Look below for the line holding "met5: - / 0 / 0" and the line holding "[power by group through the flow]". Transcribe exactly those lines and all lines between them, nothing more.

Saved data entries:
##############################

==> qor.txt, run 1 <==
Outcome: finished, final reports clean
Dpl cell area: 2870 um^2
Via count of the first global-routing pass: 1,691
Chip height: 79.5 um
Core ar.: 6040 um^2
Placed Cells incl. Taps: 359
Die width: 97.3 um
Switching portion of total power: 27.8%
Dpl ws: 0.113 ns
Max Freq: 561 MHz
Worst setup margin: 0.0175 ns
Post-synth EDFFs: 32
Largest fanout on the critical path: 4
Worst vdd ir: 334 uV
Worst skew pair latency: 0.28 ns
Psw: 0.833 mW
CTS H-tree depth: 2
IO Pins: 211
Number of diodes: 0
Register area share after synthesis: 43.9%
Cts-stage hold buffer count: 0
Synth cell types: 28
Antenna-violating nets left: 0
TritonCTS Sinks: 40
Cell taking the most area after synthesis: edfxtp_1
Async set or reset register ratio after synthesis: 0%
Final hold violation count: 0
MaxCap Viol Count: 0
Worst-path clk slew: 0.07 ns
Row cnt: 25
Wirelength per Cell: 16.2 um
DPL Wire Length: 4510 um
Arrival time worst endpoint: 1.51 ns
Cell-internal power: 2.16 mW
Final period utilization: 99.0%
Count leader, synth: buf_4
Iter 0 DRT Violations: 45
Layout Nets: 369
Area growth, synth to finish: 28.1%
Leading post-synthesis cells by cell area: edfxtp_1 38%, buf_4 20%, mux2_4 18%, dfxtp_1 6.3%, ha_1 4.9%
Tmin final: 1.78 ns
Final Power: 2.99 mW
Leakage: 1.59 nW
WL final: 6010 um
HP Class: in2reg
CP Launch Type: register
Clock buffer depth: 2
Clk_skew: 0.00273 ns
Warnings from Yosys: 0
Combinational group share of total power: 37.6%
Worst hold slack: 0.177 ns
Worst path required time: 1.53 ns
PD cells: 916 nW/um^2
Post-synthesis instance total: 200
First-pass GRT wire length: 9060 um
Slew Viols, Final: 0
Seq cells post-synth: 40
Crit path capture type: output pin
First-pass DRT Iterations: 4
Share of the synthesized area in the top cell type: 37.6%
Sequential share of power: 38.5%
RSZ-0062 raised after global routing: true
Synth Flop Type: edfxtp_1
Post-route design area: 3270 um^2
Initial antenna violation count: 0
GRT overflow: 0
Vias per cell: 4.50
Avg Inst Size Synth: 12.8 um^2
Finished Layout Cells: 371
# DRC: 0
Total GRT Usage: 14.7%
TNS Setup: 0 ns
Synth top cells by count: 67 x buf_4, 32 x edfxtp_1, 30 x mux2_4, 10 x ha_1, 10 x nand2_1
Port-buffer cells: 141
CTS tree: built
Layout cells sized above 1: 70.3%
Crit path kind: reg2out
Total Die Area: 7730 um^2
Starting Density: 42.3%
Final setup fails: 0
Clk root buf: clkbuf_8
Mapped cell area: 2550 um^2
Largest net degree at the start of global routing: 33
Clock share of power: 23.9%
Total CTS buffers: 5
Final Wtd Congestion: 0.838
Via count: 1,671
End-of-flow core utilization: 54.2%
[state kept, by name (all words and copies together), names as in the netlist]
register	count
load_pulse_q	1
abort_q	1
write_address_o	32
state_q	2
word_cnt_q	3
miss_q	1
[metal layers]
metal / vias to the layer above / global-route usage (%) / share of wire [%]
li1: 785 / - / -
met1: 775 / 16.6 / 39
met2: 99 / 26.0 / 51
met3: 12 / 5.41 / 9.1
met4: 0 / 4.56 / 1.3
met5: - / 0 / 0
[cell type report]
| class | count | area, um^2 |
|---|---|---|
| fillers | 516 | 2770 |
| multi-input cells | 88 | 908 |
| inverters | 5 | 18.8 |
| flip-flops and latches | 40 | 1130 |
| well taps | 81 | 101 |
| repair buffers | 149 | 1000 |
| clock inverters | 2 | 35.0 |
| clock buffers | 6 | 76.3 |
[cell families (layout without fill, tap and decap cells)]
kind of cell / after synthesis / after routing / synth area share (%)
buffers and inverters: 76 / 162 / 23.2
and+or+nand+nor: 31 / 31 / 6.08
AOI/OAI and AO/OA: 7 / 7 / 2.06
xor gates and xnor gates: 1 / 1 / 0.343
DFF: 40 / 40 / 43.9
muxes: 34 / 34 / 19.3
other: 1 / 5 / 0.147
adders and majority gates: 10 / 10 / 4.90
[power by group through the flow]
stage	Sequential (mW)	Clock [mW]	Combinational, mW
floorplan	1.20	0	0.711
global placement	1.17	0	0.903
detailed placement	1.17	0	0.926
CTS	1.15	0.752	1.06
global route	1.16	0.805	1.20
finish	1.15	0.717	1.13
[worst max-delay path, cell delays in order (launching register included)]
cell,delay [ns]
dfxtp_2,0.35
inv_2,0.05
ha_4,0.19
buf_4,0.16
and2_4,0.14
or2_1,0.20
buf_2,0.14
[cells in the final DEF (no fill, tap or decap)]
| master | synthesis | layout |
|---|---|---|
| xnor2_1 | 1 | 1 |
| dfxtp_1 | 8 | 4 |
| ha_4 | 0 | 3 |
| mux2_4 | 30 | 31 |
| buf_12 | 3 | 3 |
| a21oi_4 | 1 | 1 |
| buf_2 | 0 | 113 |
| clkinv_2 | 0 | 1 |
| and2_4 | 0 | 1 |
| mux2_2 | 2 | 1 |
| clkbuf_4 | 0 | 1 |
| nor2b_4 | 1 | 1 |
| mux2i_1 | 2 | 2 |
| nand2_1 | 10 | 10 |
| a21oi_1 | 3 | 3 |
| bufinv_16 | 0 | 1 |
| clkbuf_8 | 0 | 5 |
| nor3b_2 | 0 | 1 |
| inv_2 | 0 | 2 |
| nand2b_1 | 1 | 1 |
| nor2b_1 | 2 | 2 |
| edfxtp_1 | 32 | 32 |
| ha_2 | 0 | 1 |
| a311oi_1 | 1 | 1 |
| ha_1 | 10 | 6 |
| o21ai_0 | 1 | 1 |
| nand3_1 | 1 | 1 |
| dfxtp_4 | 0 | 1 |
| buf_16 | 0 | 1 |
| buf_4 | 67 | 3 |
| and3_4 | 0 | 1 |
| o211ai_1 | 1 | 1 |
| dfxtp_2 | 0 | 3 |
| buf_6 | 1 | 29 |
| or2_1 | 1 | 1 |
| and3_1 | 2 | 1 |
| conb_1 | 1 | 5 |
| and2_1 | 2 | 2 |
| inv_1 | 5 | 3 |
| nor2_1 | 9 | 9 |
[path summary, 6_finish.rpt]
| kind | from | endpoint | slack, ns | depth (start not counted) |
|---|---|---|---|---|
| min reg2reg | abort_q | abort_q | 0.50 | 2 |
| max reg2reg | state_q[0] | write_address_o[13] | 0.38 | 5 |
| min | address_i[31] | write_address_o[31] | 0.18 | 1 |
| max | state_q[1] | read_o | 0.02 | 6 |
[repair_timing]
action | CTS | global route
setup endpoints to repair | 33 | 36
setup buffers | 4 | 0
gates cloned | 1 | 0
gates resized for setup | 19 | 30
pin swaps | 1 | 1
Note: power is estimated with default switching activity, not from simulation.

##############################

EXERCISE RESULT:
met5: - / 0 / 0
[cell type report]
| class | count | area, um^2 |
|---|---|---|
| fillers | 516 | 2770 |
| multi-input cells | 88 | 908 |
| inverters | 5 | 18.8 |
| flip-flops and latches | 40 | 1130 |
| well taps | 81 | 101 |
| repair buffers | 149 | 1000 |
| clock inverters | 2 | 35.0 |
| clock buffers | 6 | 76.3 |
[cell families (layout without fill, tap and decap cells)]
kind of cell / after synthesis / after routing / synth area share (%)
buffers and inverters: 76 / 162 / 23.2
and+or+nand+nor: 31 / 31 / 6.08
AOI/OAI and AO/OA: 7 / 7 / 2.06
xor gates and xnor gates: 1 / 1 / 0.343
DFF: 40 / 40 / 43.9
muxes: 34 / 34 / 19.3
other: 1 / 5 / 0.147
adders and majority gates: 10 / 10 / 4.90
[power by group through the flow]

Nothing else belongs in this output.